§ **AVAILABLE DATA**
>>>

File: src/rtl/interrupt_context_stack_pkg.sv
// Shared types for the interrupt context stack: FSM states, default sizing and the
// stack-entry layout (flag field present only when INT_CTX_FLAG_SAVE_EN is defined).
package macpu_int_pkg;

    localparam int DEFAULT_DEPTH  = 8;
    localparam int DEFAULT_ADDR_W = 16;
    localparam int DEFAULT_FLAG_W = 16;

    typedef enum logic [1:0] {
        IDLE = 2'd0,
        PUSH = 2'd1,
        POP  = 2'd2,
        LOAD = 2'd3
    } ctx_state_e;

    // Layout of one saved context at default widths; PC occupies the upper bits.
    typedef struct packed {
        logic [DEFAULT_ADDR_W-1:0] pc;
`ifdef INT_CTX_FLAG_SAVE_EN
        logic [DEFAULT_FLAG_W-1:0] flag;
`endif
    } ctx_entry_t;

endpackage

File: src/rtl/interrupt_context_stack_if.sv
// Request/response bundle between the interrupt controller side and the context stack.
interface interrupt_context_stack_if #(
    parameter int ADDR_W = 16,
    parameter int FLAG_W = 16,
    parameter int DEPTH  = 8
);
    localparam int DEPTH_W = $clog2(DEPTH + 1);

    logic              i_interrupt_enable;
    logic [ADDR_W-1:0] i_interrupt_address;
    logic              i_recovery_enable;
    logic [ADDR_W-1:0] i_pc;
    logic [FLAG_W-1:0] i_flag;
    logic              o_pc_load;
    logic [ADDR_W-1:0] o_pc_address;
    logic              o_flag_load;
    logic [FLAG_W-1:0] o_flag;
    logic              o_busy;
    logic [DEPTH_W-1:0] o_depth;
    logic              o_overflow;
    logic              o_underflow;

    modport master (
        output i_interrupt_enable, i_interrupt_address, i_recovery_enable, i_pc, i_flag,
        input  o_pc_load, o_pc_address, o_flag_load, o_flag, o_busy, o_depth,
               o_overflow, o_underflow
    );

    modport slave (
        input  i_interrupt_enable, i_interrupt_address, i_recovery_enable, i_pc, i_flag,
        output o_pc_load, o_pc_address, o_flag_load, o_flag, o_busy, o_depth,
               o_overflow, o_underflow
    );

endinterface

File: src/rtl/interrupt_context_stack_ctx_lifo_mem.sv
// Register file backing the context LIFO: synchronous write, registered read.
module ctx_lifo_mem #(
    parameter int ENTRY_W = 16,
    parameter int DEPTH   = 8
) (
    input  logic                     clk,
    input  logic                     we_i,
    input  logic [$clog2(DEPTH)-1:0] waddr_i,
    input  logic [ENTRY_W-1:0]       wdata_i,
    input  logic                     re_i,
    input  logic [$clog2(DEPTH)-1:0] raddr_i,
    output logic [ENTRY_W-1:0]       rdata_o
);

    logic [ENTRY_W-1:0] mem_q [DEPTH];
    logic [ENTRY_W-1:0] rdata_q;

    // NOTE: storage has no reset; occupancy in the parent decides which entries are valid.
    always_ff @(posedge clk) begin
        if (we_i) mem_q[waddr_i] <= wdata_i;
        if (re_i) rdata_q <= mem_q[raddr_i];
    end

    assign rdata_o = rdata_q;

endmodule

File: src/rtl/interrupt_context_stack.sv
// Interrupt context stack: saves PC (and flags with INT_CTX_FLAG_SAVE_EN) on entry,
// restores them on recovery, through a 4-state FSM around ctx_lifo_mem.
module interrupt_context_stack
    import macpu_int_pkg::*;
#(
    parameter int ADDR_W = DEFAULT_ADDR_W,
    parameter int FLAG_W = DEFAULT_FLAG_W,
    parameter int DEPTH  = DEFAULT_DEPTH
) (
    input  logic                       clk,
    input  logic                       n_rst,
    interrupt_context_stack_if.slave   bus
);

    localparam int DEPTH_W = $clog2(DEPTH + 1);
    localparam int IDX_W   = $clog2(DEPTH);
`ifdef INT_CTX_FLAG_SAVE_EN
    localparam int ENTRY_W = ADDR_W + FLAG_W;
`else
    localparam int ENTRY_W = ADDR_W;
`endif

    ctx_state_e         state_q, state_d;
    logic               int_prev_q, rec_prev_q;
    logic               int_pend_q, int_pend_d, rec_pend_q, rec_pend_d;
    logic [ADDR_W-1:0]  pend_vec_q, pend_vec_d, vec_q, vec_d;
    logic [DEPTH_W-1:0] depth_q, depth_d;
    logic               is_pop_q, is_pop_d, busy_q, busy_d;
    logic               pc_load_q, pc_load_d, flag_load_q, flag_load_d;
    logic [ADDR_W-1:0]  pc_addr_q, pc_addr_d;
    logic [FLAG_W-1:0]  flag_q, flag_d;
    logic               ovf_q, ovf_d, unf_q, unf_d;

    logic               int_rise, rec_rise, int_req, rec_req;
    logic               mem_we, mem_re;
    logic [ENTRY_W-1:0] mem_wdata, mem_rdata;

    assign int_rise = bus.i_interrupt_enable & ~int_prev_q;
    assign rec_rise = bus.i_recovery_enable & ~rec_prev_q;
    assign int_req  = int_rise | int_pend_q;
    assign rec_req  = rec_rise | rec_pend_q;

`ifdef INT_CTX_FLAG_SAVE_EN
    assign mem_wdata = {bus.i_pc, bus.i_flag};
`else
    assign mem_wdata = bus.i_pc;
    logic [FLAG_W-1:0] unused_flag;
    assign unused_flag = bus.i_flag;
`endif

    // NOTE: every output of this block is given a default first, so no latches are inferred.
    always_comb begin
        state_d     = state_q;
        int_pend_d  = int_pend_q;
        rec_pend_d  = rec_pend_q;
        pend_vec_d  = pend_vec_q;
        vec_d       = vec_q;
        depth_d     = depth_q;
        is_pop_d    = is_pop_q;
        pc_addr_d   = pc_addr_q;
        flag_d      = flag_q;
        ovf_d       = ovf_q;
        unf_d       = unf_q;
        pc_load_d   = 1'b0;
        flag_load_d = 1'b0;
        mem_we      = 1'b0;
        mem_re      = 1'b0;

        // While busy, each request kind remembers at most one edge; extras are dropped.
        if (state_q != IDLE) begin
            if (int_rise && !int_pend_q) begin
                int_pend_d = 1'b1;
                pend_vec_d = bus.i_interrupt_address;
            end
            if (rec_rise) rec_pend_d = 1'b1;
        end

        case (state_q)
            IDLE: begin
                if (int_req) begin
                    int_pend_d = 1'b0;
                    if (rec_rise) rec_pend_d = 1'b1;
                    if (depth_q < DEPTH_W'(DEPTH)) begin
                        vec_d   = int_pend_q ? pend_vec_q : bus.i_interrupt_address;
                        state_d = PUSH;
                    end else begin
                        ovf_d = 1'b1;
                    end
                end else if (rec_req) begin
                    rec_pend_d = 1'b0;
                    if (depth_q != '0) state_d = POP;
                    else               unf_d   = 1'b1;
                end
            end
            PUSH: begin
                mem_we   = 1'b1;
                depth_d  = depth_q + DEPTH_W'(1);
                is_pop_d = 1'b0;
                state_d  = LOAD;
            end
            POP: begin
                mem_re   = 1'b1;
                depth_d  = depth_q - DEPTH_W'(1);
                is_pop_d = 1'b1;
                state_d  = LOAD;
            end
            default: begin
                pc_load_d = 1'b1;
                pc_addr_d = is_pop_q ? mem_rdata[ENTRY_W-1 -: ADDR_W] : vec_q;
`ifdef INT_CTX_FLAG_SAVE_EN
                flag_load_d = is_pop_q;
                if (is_pop_q) flag_d = mem_rdata[FLAG_W-1:0];
`endif
                state_d = IDLE;
            end
        endcase
        busy_d = (state_d != IDLE);
    end

    // NOTE: sequential state uses non-blocking assignments so all registers update together.
    always_ff @(posedge clk) begin
        if (!n_rst) begin
            state_q     <= IDLE;
            int_prev_q  <= 1'b0;
            rec_prev_q  <= 1'b0;
            int_pend_q  <= 1'b0;
            rec_pend_q  <= 1'b0;
            pend_vec_q  <= '0;
            vec_q       <= '0;
            depth_q     <= '0;
            is_pop_q    <= 1'b0;
            busy_q      <= 1'b0;
            pc_load_q   <= 1'b0;
            flag_load_q <= 1'b0;
            pc_addr_q   <= '0;
            flag_q      <= '0;
            ovf_q       <= 1'b0;
            unf_q       <= 1'b0;
        end else begin
            state_q     <= state_d;
            int_prev_q  <= bus.i_interrupt_enable;
            rec_prev_q  <= bus.i_recovery_enable;
            int_pend_q  <= int_pend_d;
            rec_pend_q  <= rec_pend_d;
            pend_vec_q  <= pend_vec_d;
            vec_q       <= vec_d;
            depth_q     <= depth_d;
            is_pop_q    <= is_pop_d;
            busy_q      <= busy_d;
            pc_load_q   <= pc_load_d;
            flag_load_q <= flag_load_d;
            pc_addr_q   <= pc_addr_d;
            flag_q      <= flag_d;
            ovf_q       <= ovf_d;
            unf_q       <= unf_d;
        end
    end

    ctx_lifo_mem #(
        .ENTRY_W (ENTRY_W),
        .DEPTH   (DEPTH)
    ) u_mem (
        .clk     (clk),
        .we_i    (mem_we),
        .waddr_i (IDX_W'(depth_q)),
        .wdata_i (mem_wdata),
        .re_i    (mem_re),
        .raddr_i (IDX_W'(depth_q - DEPTH_W'(1))),
        .rdata_o (mem_rdata)
    );

    assign bus.o_pc_load    = pc_load_q;
    assign bus.o_pc_address = pc_addr_q;
    assign bus.o_flag_load  = flag_load_q;
    assign bus.o_flag       = flag_q;
    assign bus.o_busy       = busy_q;
    assign bus.o_depth      = depth_q;
    assign bus.o_overflow   = ovf_q;
    assign bus.o_underflow  = unf_q;

endmodule

File: src/flat_wrapper.sv
// flat-port wrapper written by rule: the top's interface ports become plain ports
module interrupt_context_stack_flat import macpu_int_pkg::*;
#(
    parameter int ADDR_W = DEFAULT_ADDR_W,
    parameter int FLAG_W = DEFAULT_FLAG_W,
    parameter int DEPTH  = DEFAULT_DEPTH
)
  (clk, n_rst, bus_i_interrupt_enable, bus_i_interrupt_address, bus_i_recovery_enable, bus_i_pc, bus_i_flag, bus_o_pc_load, bus_o_pc_address, bus_o_flag_load, bus_o_flag, bus_o_busy, bus_o_depth, bus_o_overflow, bus_o_underflow);
  interrupt_context_stack_if #(.ADDR_W(ADDR_W), .FLAG_W(FLAG_W), .DEPTH(DEPTH)) bus_i ();
  input  logic clk;
  input  logic n_rst;
  input wire logic [$bits(bus_i.i_interrupt_enable)-1:0] bus_i_interrupt_enable;
  input wire logic [$bits(bus_i.i_interrupt_address)-1:0] bus_i_interrupt_address;
  input wire logic [$bits(bus_i.i_recovery_enable)-1:0] bus_i_recovery_enable;
  input wire logic [$bits(bus_i.i_pc)-1:0] bus_i_pc;
  input wire logic [$bits(bus_i.i_flag)-1:0] bus_i_flag;
  output wire logic [$bits(bus_i.o_pc_load)-1:0] bus_o_pc_load;
  output wire logic [$bits(bus_i.o_pc_address)-1:0] bus_o_pc_address;
  output wire logic [$bits(bus_i.o_flag_load)-1:0] bus_o_flag_load;
  output wire logic [$bits(bus_i.o_flag)-1:0] bus_o_flag;
  output wire logic [$bits(bus_i.o_busy)-1:0] bus_o_busy;
  output wire logic [$bits(bus_i.o_depth)-1:0] bus_o_depth;
  output wire logic [$bits(bus_i.o_overflow)-1:0] bus_o_overflow;
  output wire logic [$bits(bus_i.o_underflow)-1:0] bus_o_underflow;
  assign bus_i.i_interrupt_enable = bus_i_interrupt_enable;
  assign bus_i.i_interrupt_address = bus_i_interrupt_address;
  assign bus_i.i_recovery_enable = bus_i_recovery_enable;
  assign bus_i.i_pc = bus_i_pc;
  assign bus_i.i_flag = bus_i_flag;
  assign bus_o_pc_load = bus_i.o_pc_load;
  assign bus_o_pc_address = bus_i.o_pc_address;
  assign bus_o_flag_load = bus_i.o_flag_load;
  assign bus_o_flag = bus_i.o_flag;
  assign bus_o_busy = bus_i.o_busy;
  assign bus_o_depth = bus_i.o_depth;
  assign bus_o_overflow = bus_i.o_overflow;
  assign bus_o_underflow = bus_i.o_underflow;
  interrupt_context_stack #(.ADDR_W(ADDR_W), .FLAG_W(FLAG_W), .DEPTH(DEPTH)) u_core (.clk(clk), .n_rst(n_rst), .bus(bus_i));
endmodule
File: config.mk
export PLATFORM = sky130hd
export DESIGN_NAME = interrupt_context_stack_flat
export DESIGN_NICKNAME = d
export VERILOG_FILES = /design/src/rtl/interrupt_context_stack_pkg.sv /design/src/rtl/interrupt_context_stack_if.sv /design/src/rtl/interrupt_context_stack_ctx_lifo_mem.sv /design/src/rtl/interrupt_context_stack.sv /design/src/flat_wrapper.sv
export SDC_FILE = /design/constraint.sdc
export NUM_CORES = 1
export LEC_CHECK = 0
export BUFFER_PORTS_ARGS = -buffer_cell sky130_fd_sc_hd__buf_4
export CAP_MARGIN = 5
export CORE_MARGIN = 3
export CORE_UTILIZATION = 53
export DETAILED_ROUTE_END_ITERATION = 8
export PLACE_DENSITY_LB_ADDON = 0.12
export SLEW_MARGIN = 20
export SYNTH_ARGS = -nofsm -noshare
export SYNTH_HDL_FRONTEND = slang
export SYNTH_HIERARCHICAL = 1
export SYNTH_SLANG_ARGS = --single-unit
File: constraint.sdc
create_clock -name clk -period 2.2 [get_ports clk]
set_input_delay 0.33 -clock clk [delete_from_list [all_inputs] [get_ports clk]]
set_output_delay 0.33 -clock clk [all_outputs]
set_load 0.05 [all_outputs]
# After elaboration in Yosys (flattened, before gate mapping)
# Memory sizes are Yosys's and may differ from the RTL's. A register that Yosys moved wholly into a read port is not among the register bits.
# Index checks and enable logic that the tools add are counted.
# totals
ff_bits	63
ram_bits	128
inputBits	52
mem_count	1
# memory_table
name	words	word_bits	read_ports	rd_clocked_by_memory_dff	wr	line_no	text
u_core.u_mem.mem_q	8	16	1	1	1	interrupt_context_stack_ctx_lifo_mem.sv:15	logic [ENTRY_W-1:0] mem_q [DEPTH];
# classes
add_sub_neg	2
eq_ne	2
n_bitwise	9
reduce_logical	13
mux	24
magnitude_cmp	1
# ops
op	n
two-way mux 16 bit	2
two-way mux 1 bit	15
two-way mux 2 bit	4
one-hot mux 4 bit (2 select lines)	1
AND reduction 3 bit	2
nonzero test 2 bit	3
inverter 1 bit	5
adder 4 x 1 -> 4 bit (second input constant)	1
< comparator 4 bit (second input constant)	1
one-hot mux 2 bit (2 select lines)	1
AND reduction 4 bit	1
nonzero test 4 bit	1
subtractor 4 x 1 -> 4 bit (second input constant)	1
OR reduction 3 bit	1
bitwise AND 1 bit	2
== test 2 x 1 -> 1 bit (second input constant)	1
== test 2 bit (second input constant)	1
zero test 2 bit	1
bitwise OR 1 bit	2
one-hot mux 1 bit (2 select lines)	1
AND reduction 2 bit	1
OR reduction 2 bit	1
logical AND 1 bit	1
zero test 1 bit	1

# Logic depth before layout (Yosys ltp)
# Gate-level depths: netlist of run 1.
# depth
word_depth	7
depth_mapped	9
mapped_depth_nobuf	6

# By module
# Netlist of run 1, hierarchy kept.
# modules_own_cells
module	seq_area_each_um2	cells_each	area_per_inst_um2	instances
ctx_lifo_mem	4324.1	214	5454.0	1
interrupt_context_stack	1261.2	330	2964.1	1

# Least setup slack after synthesis of run 1
# Ideal clock, no wire load.
# synth_path
path_kind	reg2reg
from	register u_core.depth_q[0], in the netlist u_core/bus.o_depth[0]
to	register u_core.u_mem.rdata_q[0], in the netlist u_core/u_mem/rdata_o[0] (read register of u_core.u_mem.mem_q) (data pin)
slack_ns	-0.444
path_buffers	1
arrival_ns	2.384
setup_ns	0.260
path_stages_with_launch	7
synth_period_minus_slack_ns	2.644
path_cell_list	dfxtp_1 inv_1 ha_1 xor2_1 buf_1 mux4_2 mux2_2
# synth_via
elab_chain_cells	1
# synth_lines
element	line_no	text
start: declaration	interrupt_context_stack.sv:27	logic [DEPTH_W-1:0] depth_q, depth_d;
start signal: assignment	interrupt_context_stack.sv:147	depth_q <= depth_d;
subtractor 4 x 1 -> 4 bit	n/a	
end: declaration	interrupt_context_stack_ctx_lifo_mem.sv:16	logic [ENTRY_W-1:0] rdata_q;
# No other way between the ends.
# A chain may end at the register's enable or synchronous reset.

# Final worst setup path of run 1
# layout_path
from	register u_core.depth_q[0], in the netlist u_core/bus.o_depth[0]
to	register u_core.u_mem.rdata_q[7], in the netlist u_core/u_mem/rdata_o[7] (read register of u_core.u_mem.mem_q) (data pin)
# Same word-level chain as after synthesis.

==> results_tabular.tex, run 1 <==
\begin{tabular}{lr}
\hline
Metric & Value \\
\hline
\multicolumn{2}{l}{\textbf{Route}} \\
DRC violation total after the first TritonRoute iteration & 366 \\
Total vias in the final route & 4456 \\
Total Wirelength & $\sim$15000 um \\
DR vias/cell & 5.29 \\
Number of remaining DRC errors & 0 \\
Detailed Routing Iterations Pass 1 & 4 \\
Routed wire per std cell & around 17 um \\
Count of antenna-violating nets left after detailed routing & 0 \\
\multicolumn{2}{l}{\textbf{STA}} \\
Worst rel slew slack & 0.623 \\
Fin. Hold Viols & 0 \\
Clock Skews & about 0.021 ns \\
Final setup violation count & 0 \\
Final worst path period share & 0.914 \\
Maximum frequency from static timing analysis & 497 MHz \\
Number of max-slew violations in the final report & 0 \\
Setup TNS after final layout & 0 ns \\
Clock period minus final worst setup slack & about 2.0 ns \\
Unrepaired setup endpoints after global routing & false \\
Actual slew at the worst max-slew pin & 0.564 ns \\
\multicolumn{2}{l}{\textbf{Clocking}} \\
Clock latency on the worst-skew pair & 0.51 ns \\
Deepest clock path buffer count & 3 \\
Number of buffers created by CTS & 23 \\
Number of setup buffers added after CTS & 0 \\
CTS-repair resized insts & 0 \\
Level count of the clock H-tree & 1 \\
Clock Tree Root & clkbuf\_16 \\
Clock sinks & 207 \\
CTS clk-pin slew, worst paths & 0.06 ns \\
Hold buffer count at cts & 0 \\
TritonCTS clock tree & yes \\
\multicolumn{2}{l}{\textbf{Pwr}} \\
Max rail drop VDD & 702 uV \\
Static power due to leakage & 3.67 nW \\
Total power & 11.9 mW \\
Power per cell area & 1210 nW/um2 \\
\multicolumn{2}{l}{\textbf{Synth}} \\
Area of the mapped netlist & 8420 um2 \\
Top\_reg\_cell synth & edfxtp\_1 \\
Average instance area after synthesis & 15.5 um2 \\
Number of synthesized register bits & 207 \\
Number of instances in the synthesized netlist & about 540 \\
Share of flip-flops with an asynchronous set or reset & 0 \\
Synthesis warning total & 6 \\
Share of the yosys chip area belonging to registers & 0.663 \\
Number of distinct library cells after synthesis & between 40 and 50 \\
Count of flip-flops with a built-in enable after synthesis & between 100 and 150 \\
\multicolumn{2}{l}{\textbf{Floorplanning}} \\
Starting density of the core & 0.548 \\
DIE WIDTH & 132 um \\
Area inside the core boundary & 15400 um2 \\
I/O pin cnt & 93 \\
Die height & 132 um \\
Total die area & 17400 um2 \\
Row count & 45 \\
\multicolumn{2}{l}{\textbf{Setup path}} \\
Crit end category & flop \\
Crit Reg-Reg Startpoint & u\_core/bus.o\_depth[0]\$\_SDFFE\_PN0P\_ \\
Type of the setup path with the least slack & reg -> reg \\
Worst endpoint data arrival time & roughly 2.3 ns \\
Max stage delay on crit path & 0.34 ns \\
Ordered list of cells on the worst path & inv\_1, ha\_1, xor2\_2, buf\_12, mux4\_1, mux2\_2 \\
Internal reg-to-reg setup slack & 0.19 ns \\
Worst endpoint required time & 2.44 ns \\
Maximum fanout along the worst path & 32 \\
Highest-delay cell along the critical path & dfxtp\_4 \\
Startpoint type of the worst setup path & flop \\
Cell count of the worst reg-to-reg path & 6 \\
Capture instance of the worst register-to-register path & u\_core/u\_mem/rdata\_o[7]\$\_DFFE\_PP\_ \\
\multicolumn{2}{l}{\textbf{Finish}} \\
Layout net count & 674 \\
Number of diodes added for antenna fixing & 0 \\
Filler Cell Count & 1136 \\
Area growth from synthesis to layout & 16.6\% \\
Post-route cell area & 9810 um2 \\
Share of final-layout standard cells stronger than drive strength 1 & 0.217 \\
Final standard cell utilization of the core & 0.638 \\
\multicolumn{2}{l}{\textbf{Hold path}} \\
Hold Path Depth & 1 \\
Hold Path Origin & bus\_i\_pc[13] \\
Path class of the lowest-slack min-delay path & in -> reg \\
Endpoint with the worst hold slack & u\_core/u\_mem/mem\_q[6][13]\$\_DFFE\_PP\_ \\
\multicolumn{2}{l}{\textbf{Global routing}} \\
Vias in the first global route & 4555 \\
Total global routing overflow & 0 \\
Total GRT Usage & 0.171 \\
Pin count of the biggest net entering global routing & 38 \\
Antenna violations before repair & 0 \\
First-pass GRT wire length & approximately 24000 um \\
\multicolumn{2}{l}{\textbf{Job}} \\
Maxcap violations & 0 \\
\multicolumn{2}{l}{\textbf{Place}} \\
Global placement routability congestion & 0.750 \\
DP Area & 9110 um2 \\
I/O Buffers & 59 \\
Final HPWL from detailed placement & 9120 um \\
\multicolumn{2}{l}{\textbf{Outcome}} \\
Result of the run & finished, final reports clean \\
\hline
\end{tabular}
-- kinds of logic after synthesis --
group           count (synthesis)  synth area share
compound gates                 63            0.0554
xor+xnor                        5           0.00520
fa+ha+maj                       7            0.0104
buf+inv                        58            0.0388
flops                         207             0.663
mux                            82             0.162
other cells                     1          0.000445
simple gates                  121            0.0639
-- critical path, delay by kind of cell (launching register included) --
family | cells | cell delay, ns
flops | 1 | 0.34
buf+inv | 2 | 0.34
mux | 2 | 0.62
xor+xnor | 1 | 0.20
fa+ha+maj | 1 | 0.22
-- area by class of cell --
type / count / area, um2 / area share
clock inverters: 12 / 95.1 / 0.00969
flip-flops and latches: 207 / 5590 / 0.570
well taps: 211 / 264 / 0.0269
clock buffers: 30 / 612 / 0.0623
repair buffers: 80 / 638 / 0.0650
inverters: 8 / 30.0 / 0.00306
multi-input cells: 295 / 2580 / 0.263
-- sequential cells by signal, summed over array words and instances (netlist names) --
register	count
u_core/int_pend_q	1
u_core/bus.o_pc_address	16
u_core/rec_pend_q	1
u_core/bus.o_busy	1
u_core/u_mem/rdata_o	16
u_core/bus.o_underflow	1
u_core/u_mem/mem_q	128
u_core/state_q	2
u_core/bus.o_pc_load	1
u_core/pend_vec_q	16
u_core/vec_q	16
u_core/is_pop_q	1
u_core/bus.o_overflow	1
u_core/bus.o_depth	4
u_core/rec_prev_q	1
u_core/int_prev_q	1
-- metal layers --
layer	share of wire	vias to the layer above	track usage
met2	0.47	102	0.277
met5	0	-	0
met4	0.019	0	0.0443
li1	-	2172	-
met3	0.052	23	0.0389
met1	0.45	2159	0.238
-- power breakdown --
group,switching (mW),total [mW],leakage [nW],internal (mW)
Clock,1.44,3.52,0.343,2.08
Sequential,0.196,4.99,1.82,4.79
Combinational,1.88,3.35,1.51,1.48
-- stage by stage --
step	setup WS, ns	hold slack, ns	cells
final	0.188	0.0451	843
after detailed placement	0.196	0.444	801
after CTS	0.170	0.0283	843
after global routing	0.0912	0.0305	843
after global placement	0.209	0.438	801
after floorplan	0.0278	0.429	560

<<<

§ **WHAT YOU ARE ASKED TO DO**
Could you report all lines of the listing that hold "added"?

§ **RESULT OF THIS EXERCISE**
Number of setup buffers added after CTS & 0 \\
Number of diodes added for antenna fixing & 0 \\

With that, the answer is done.